• Dataset extract:
=-=-=-=-=

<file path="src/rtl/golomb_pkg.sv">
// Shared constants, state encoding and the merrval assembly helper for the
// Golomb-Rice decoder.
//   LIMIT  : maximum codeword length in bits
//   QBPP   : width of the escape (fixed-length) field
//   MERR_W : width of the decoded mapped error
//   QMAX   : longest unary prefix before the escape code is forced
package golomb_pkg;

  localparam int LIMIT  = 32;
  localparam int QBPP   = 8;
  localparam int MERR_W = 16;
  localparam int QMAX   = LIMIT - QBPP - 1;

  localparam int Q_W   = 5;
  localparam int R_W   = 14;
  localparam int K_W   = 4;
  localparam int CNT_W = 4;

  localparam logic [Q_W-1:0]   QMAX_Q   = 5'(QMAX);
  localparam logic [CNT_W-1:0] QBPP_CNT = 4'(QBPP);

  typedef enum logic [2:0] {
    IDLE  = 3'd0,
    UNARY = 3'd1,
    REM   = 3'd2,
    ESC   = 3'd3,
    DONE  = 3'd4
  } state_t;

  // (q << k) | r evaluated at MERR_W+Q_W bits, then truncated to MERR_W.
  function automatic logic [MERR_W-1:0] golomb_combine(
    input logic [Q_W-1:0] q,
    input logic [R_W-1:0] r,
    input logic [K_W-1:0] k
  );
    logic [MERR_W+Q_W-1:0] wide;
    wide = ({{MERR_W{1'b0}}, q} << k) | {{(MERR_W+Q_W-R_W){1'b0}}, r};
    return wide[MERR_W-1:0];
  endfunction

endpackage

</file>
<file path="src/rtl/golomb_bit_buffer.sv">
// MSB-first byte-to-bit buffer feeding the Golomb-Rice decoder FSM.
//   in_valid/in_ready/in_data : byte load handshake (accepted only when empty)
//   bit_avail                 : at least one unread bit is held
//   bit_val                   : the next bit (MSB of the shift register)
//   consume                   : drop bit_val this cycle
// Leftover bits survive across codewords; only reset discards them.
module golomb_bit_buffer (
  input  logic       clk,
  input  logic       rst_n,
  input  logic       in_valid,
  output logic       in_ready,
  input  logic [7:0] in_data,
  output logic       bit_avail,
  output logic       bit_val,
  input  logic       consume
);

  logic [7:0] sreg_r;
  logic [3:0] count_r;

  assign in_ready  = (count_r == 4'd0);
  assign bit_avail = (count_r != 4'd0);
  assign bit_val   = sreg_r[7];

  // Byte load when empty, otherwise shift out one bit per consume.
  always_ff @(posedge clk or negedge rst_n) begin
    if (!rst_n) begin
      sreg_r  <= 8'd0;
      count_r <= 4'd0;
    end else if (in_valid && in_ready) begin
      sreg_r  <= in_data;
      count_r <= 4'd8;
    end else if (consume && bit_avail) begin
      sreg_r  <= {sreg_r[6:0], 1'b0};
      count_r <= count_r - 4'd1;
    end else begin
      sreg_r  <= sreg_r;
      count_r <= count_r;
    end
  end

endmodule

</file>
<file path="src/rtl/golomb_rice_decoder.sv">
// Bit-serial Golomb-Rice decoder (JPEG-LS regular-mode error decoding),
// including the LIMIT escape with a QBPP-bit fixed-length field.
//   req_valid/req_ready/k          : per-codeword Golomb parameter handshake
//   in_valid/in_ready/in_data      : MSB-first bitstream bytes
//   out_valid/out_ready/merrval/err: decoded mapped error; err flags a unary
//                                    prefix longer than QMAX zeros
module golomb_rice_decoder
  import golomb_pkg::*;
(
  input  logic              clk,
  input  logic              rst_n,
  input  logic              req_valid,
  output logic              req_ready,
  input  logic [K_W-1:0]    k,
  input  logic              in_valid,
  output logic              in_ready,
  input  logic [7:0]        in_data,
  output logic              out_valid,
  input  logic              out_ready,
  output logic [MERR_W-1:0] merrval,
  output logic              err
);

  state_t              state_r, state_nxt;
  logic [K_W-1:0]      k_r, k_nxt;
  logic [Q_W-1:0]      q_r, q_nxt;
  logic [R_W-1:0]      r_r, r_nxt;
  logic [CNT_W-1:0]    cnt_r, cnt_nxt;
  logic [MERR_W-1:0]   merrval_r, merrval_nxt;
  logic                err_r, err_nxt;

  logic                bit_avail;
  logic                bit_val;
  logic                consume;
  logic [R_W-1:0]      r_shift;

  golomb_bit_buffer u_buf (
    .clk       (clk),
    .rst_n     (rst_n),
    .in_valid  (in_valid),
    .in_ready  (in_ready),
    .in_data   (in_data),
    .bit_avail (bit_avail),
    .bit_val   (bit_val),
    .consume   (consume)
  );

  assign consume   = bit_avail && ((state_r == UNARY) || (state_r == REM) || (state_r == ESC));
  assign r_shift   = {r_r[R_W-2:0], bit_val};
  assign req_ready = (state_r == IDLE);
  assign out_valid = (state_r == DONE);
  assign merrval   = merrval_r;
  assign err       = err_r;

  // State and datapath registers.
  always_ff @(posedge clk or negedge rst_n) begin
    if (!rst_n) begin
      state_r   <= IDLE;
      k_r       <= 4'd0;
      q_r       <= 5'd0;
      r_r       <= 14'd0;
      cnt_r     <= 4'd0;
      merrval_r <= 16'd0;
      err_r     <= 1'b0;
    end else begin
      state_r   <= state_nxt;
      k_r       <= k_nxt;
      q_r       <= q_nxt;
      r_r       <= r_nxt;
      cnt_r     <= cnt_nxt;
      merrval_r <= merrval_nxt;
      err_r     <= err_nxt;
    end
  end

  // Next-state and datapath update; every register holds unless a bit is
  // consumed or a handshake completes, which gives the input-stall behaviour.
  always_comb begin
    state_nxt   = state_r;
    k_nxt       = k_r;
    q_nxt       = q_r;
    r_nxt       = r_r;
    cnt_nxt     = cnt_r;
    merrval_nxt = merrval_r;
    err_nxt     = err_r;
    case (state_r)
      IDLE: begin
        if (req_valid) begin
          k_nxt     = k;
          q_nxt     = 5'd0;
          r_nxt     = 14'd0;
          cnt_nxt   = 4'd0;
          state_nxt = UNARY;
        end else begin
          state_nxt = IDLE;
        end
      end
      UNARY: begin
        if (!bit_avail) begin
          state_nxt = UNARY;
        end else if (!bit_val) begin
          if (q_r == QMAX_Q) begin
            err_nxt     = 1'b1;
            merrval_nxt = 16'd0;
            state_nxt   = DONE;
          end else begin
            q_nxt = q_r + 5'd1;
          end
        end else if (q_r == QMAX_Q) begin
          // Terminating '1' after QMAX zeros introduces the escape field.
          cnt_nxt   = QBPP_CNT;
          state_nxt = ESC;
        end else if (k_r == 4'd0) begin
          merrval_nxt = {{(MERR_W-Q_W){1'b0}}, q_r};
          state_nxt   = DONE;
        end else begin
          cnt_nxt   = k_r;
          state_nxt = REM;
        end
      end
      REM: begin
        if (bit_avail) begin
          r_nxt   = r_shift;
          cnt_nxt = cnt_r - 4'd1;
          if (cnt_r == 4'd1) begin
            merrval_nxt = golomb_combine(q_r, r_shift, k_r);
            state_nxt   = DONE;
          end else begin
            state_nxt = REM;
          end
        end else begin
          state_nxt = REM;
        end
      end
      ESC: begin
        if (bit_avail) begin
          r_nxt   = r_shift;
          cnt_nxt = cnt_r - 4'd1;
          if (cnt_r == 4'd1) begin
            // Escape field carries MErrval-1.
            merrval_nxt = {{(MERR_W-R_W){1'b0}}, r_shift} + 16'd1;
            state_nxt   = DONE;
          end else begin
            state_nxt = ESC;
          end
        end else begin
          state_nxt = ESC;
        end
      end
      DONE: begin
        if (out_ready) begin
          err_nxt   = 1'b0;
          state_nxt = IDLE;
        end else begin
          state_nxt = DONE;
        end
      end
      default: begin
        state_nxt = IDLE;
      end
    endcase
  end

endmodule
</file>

=-=-=-=-=

• Task: Hand back the listing exactly. Include every line.

• Exercise solution:
<file path="src/rtl/golomb_pkg.sv">
// Shared constants, state encoding and the merrval assembly helper for the
// Golomb-Rice decoder.
//   LIMIT  : maximum codeword length in bits
//   QBPP   : width of the escape (fixed-length) field
//   MERR_W : width of the decoded mapped error
//   QMAX   : longest unary prefix before the escape code is forced
package golomb_pkg;

  localparam int LIMIT  = 32;
  localparam int QBPP   = 8;
  localparam int MERR_W = 16;
  localparam int QMAX   = LIMIT - QBPP - 1;

  localparam int Q_W   = 5;
  localparam int R_W   = 14;
  localparam int K_W   = 4;
  localparam int CNT_W = 4;

  localparam logic [Q_W-1:0]   QMAX_Q   = 5'(QMAX);
  localparam logic [CNT_W-1:0] QBPP_CNT = 4'(QBPP);

  typedef enum logic [2:0] {
    IDLE  = 3'd0,
    UNARY = 3'd1,
    REM   = 3'd2,
    ESC   = 3'd3,
    DONE  = 3'd4
  } state_t;

  // (q << k) | r evaluated at MERR_W+Q_W bits, then truncated to MERR_W.
  function automatic logic [MERR_W-1:0] golomb_combine(
    input logic [Q_W-1:0] q,
    input logic [R_W-1:0] r,
    input logic [K_W-1:0] k
  );
    logic [MERR_W+Q_W-1:0] wide;
    wide = ({{MERR_W{1'b0}}, q} << k) | {{(MERR_W+Q_W-R_W){1'b0}}, r};
    return wide[MERR_W-1:0];
  endfunction

endpackage

</file>
<file path="src/rtl/golomb_bit_buffer.sv">
// MSB-first byte-to-bit buffer feeding the Golomb-Rice decoder FSM.
//   in_valid/in_ready/in_data : byte load handshake (accepted only when empty)
//   bit_avail                 : at least one unread bit is held
//   bit_val                   : the next bit (MSB of the shift register)
//   consume                   : drop bit_val this cycle
// Leftover bits survive across codewords; only reset discards them.
module golomb_bit_buffer (
  input  logic       clk,
  input  logic       rst_n,
  input  logic       in_valid,
  output logic       in_ready,
  input  logic [7:0] in_data,
  output logic       bit_avail,
  output logic       bit_val,
  input  logic       consume
);

  logic [7:0] sreg_r;
  logic [3:0] count_r;

  assign in_ready  = (count_r == 4'd0);
  assign bit_avail = (count_r != 4'd0);
  assign bit_val   = sreg_r[7];

  // Byte load when empty, otherwise shift out one bit per consume.
  always_ff @(posedge clk or negedge rst_n) begin
    if (!rst_n) begin
      sreg_r  <= 8'd0;
      count_r <= 4'd0;
    end else if (in_valid && in_ready) begin
      sreg_r  <= in_data;
      count_r <= 4'd8;
    end else if (consume && bit_avail) begin
      sreg_r  <= {sreg_r[6:0], 1'b0};
      count_r <= count_r - 4'd1;
    end else begin
      sreg_r  <= sreg_r;
      count_r <= count_r;
    end
  end

endmodule

</file>
<file path="src/rtl/golomb_rice_decoder.sv">
// Bit-serial Golomb-Rice decoder (JPEG-LS regular-mode error decoding),
// including the LIMIT escape with a QBPP-bit fixed-length field.
//   req_valid/req_ready/k          : per-codeword Golomb parameter handshake
//   in_valid/in_ready/in_data      : MSB-first bitstream bytes
//   out_valid/out_ready/merrval/err: decoded mapped error; err flags a unary
//                                    prefix longer than QMAX zeros
module golomb_rice_decoder
  import golomb_pkg::*;
(
  input  logic              clk,
  input  logic              rst_n,
  input  logic              req_valid,
  output logic              req_ready,
  input  logic [K_W-1:0]    k,
  input  logic              in_valid,
  output logic              in_ready,
  input  logic [7:0]        in_data,
  output logic              out_valid,
  input  logic              out_ready,
  output logic [MERR_W-1:0] merrval,
  output logic              err
);

  state_t              state_r, state_nxt;
  logic [K_W-1:0]      k_r, k_nxt;
  logic [Q_W-1:0]      q_r, q_nxt;
  logic [R_W-1:0]      r_r, r_nxt;
  logic [CNT_W-1:0]    cnt_r, cnt_nxt;
  logic [MERR_W-1:0]   merrval_r, merrval_nxt;
  logic                err_r, err_nxt;

  logic                bit_avail;
  logic                bit_val;
  logic                consume;
  logic [R_W-1:0]      r_shift;

  golomb_bit_buffer u_buf (
    .clk       (clk),
    .rst_n     (rst_n),
    .in_valid  (in_valid),
    .in_ready  (in_ready),
    .in_data   (in_data),
    .bit_avail (bit_avail),
    .bit_val   (bit_val),
    .consume   (consume)
  );

  assign consume   = bit_avail && ((state_r == UNARY) || (state_r == REM) || (state_r == ESC));
  assign r_shift   = {r_r[R_W-2:0], bit_val};
  assign req_ready = (state_r == IDLE);
  assign out_valid = (state_r == DONE);
  assign merrval   = merrval_r;
  assign err       = err_r;

  // State and datapath registers.
  always_ff @(posedge clk or negedge rst_n) begin
    if (!rst_n) begin
      state_r   <= IDLE;
      k_r       <= 4'd0;
      q_r       <= 5'd0;
      r_r       <= 14'd0;
      cnt_r     <= 4'd0;
      merrval_r <= 16'd0;
      err_r     <= 1'b0;
    end else begin
      state_r   <= state_nxt;
      k_r       <= k_nxt;
      q_r       <= q_nxt;
      r_r       <= r_nxt;
      cnt_r     <= cnt_nxt;
      merrval_r <= merrval_nxt;
      err_r     <= err_nxt;
    end
  end

  // Next-state and datapath update; every register holds unless a bit is
  // consumed or a handshake completes, which gives the input-stall behaviour.
  always_comb begin
    state_nxt   = state_r;
    k_nxt       = k_r;
    q_nxt       = q_r;
    r_nxt       = r_r;
    cnt_nxt     = cnt_r;
    merrval_nxt = merrval_r;
    err_nxt     = err_r;
    case (state_r)
      IDLE: begin
        if (req_valid) begin
          k_nxt     = k;
          q_nxt     = 5'd0;
          r_nxt     = 14'd0;
          cnt_nxt   = 4'd0;
          state_nxt = UNARY;
        end else begin
          state_nxt = IDLE;
        end
      end
      UNARY: begin
        if (!bit_avail) begin
          state_nxt = UNARY;
        end else if (!bit_val) begin
          if (q_r == QMAX_Q) begin
            err_nxt     = 1'b1;
            merrval_nxt = 16'd0;
            state_nxt   = DONE;
          end else begin
            q_nxt = q_r + 5'd1;
          end
        end else if (q_r == QMAX_Q) begin
          // Terminating '1' after QMAX zeros introduces the escape field.
          cnt_nxt   = QBPP_CNT;
          state_nxt = ESC;
        end else if (k_r == 4'd0) begin
          merrval_nxt = {{(MERR_W-Q_W){1'b0}}, q_r};
          state_nxt   = DONE;
        end else begin
          cnt_nxt   = k_r;
          state_nxt = REM;
        end
      end
      REM: begin
        if (bit_avail) begin
          r_nxt   = r_shift;
          cnt_nxt = cnt_r - 4'd1;
          if (cnt_r == 4'd1) begin
            merrval_nxt = golomb_combine(q_r, r_shift, k_r);
            state_nxt   = DONE;
          end else begin
            state_nxt = REM;
          end
        end else begin
          state_nxt = REM;
        end
      end
      ESC: begin
        if (bit_avail) begin
          r_nxt   = r_shift;
          cnt_nxt = cnt_r - 4'd1;
          if (cnt_r == 4'd1) begin
            // Escape field carries MErrval-1.
            merrval_nxt = {{(MERR_W-R_W){1'b0}}, r_shift} + 16'd1;
            state_nxt   = DONE;
          end else begin
            state_nxt = ESC;
          end
        end else begin
          state_nxt = ESC;
        end
      end
      DONE: begin
        if (out_ready) begin
          err_nxt   = 1'b0;
          state_nxt = IDLE;
        end else begin
          state_nxt = DONE;
        end
      end
      default: begin
        state_nxt = IDLE;
      end
    endcase
  end

endmodule
</file>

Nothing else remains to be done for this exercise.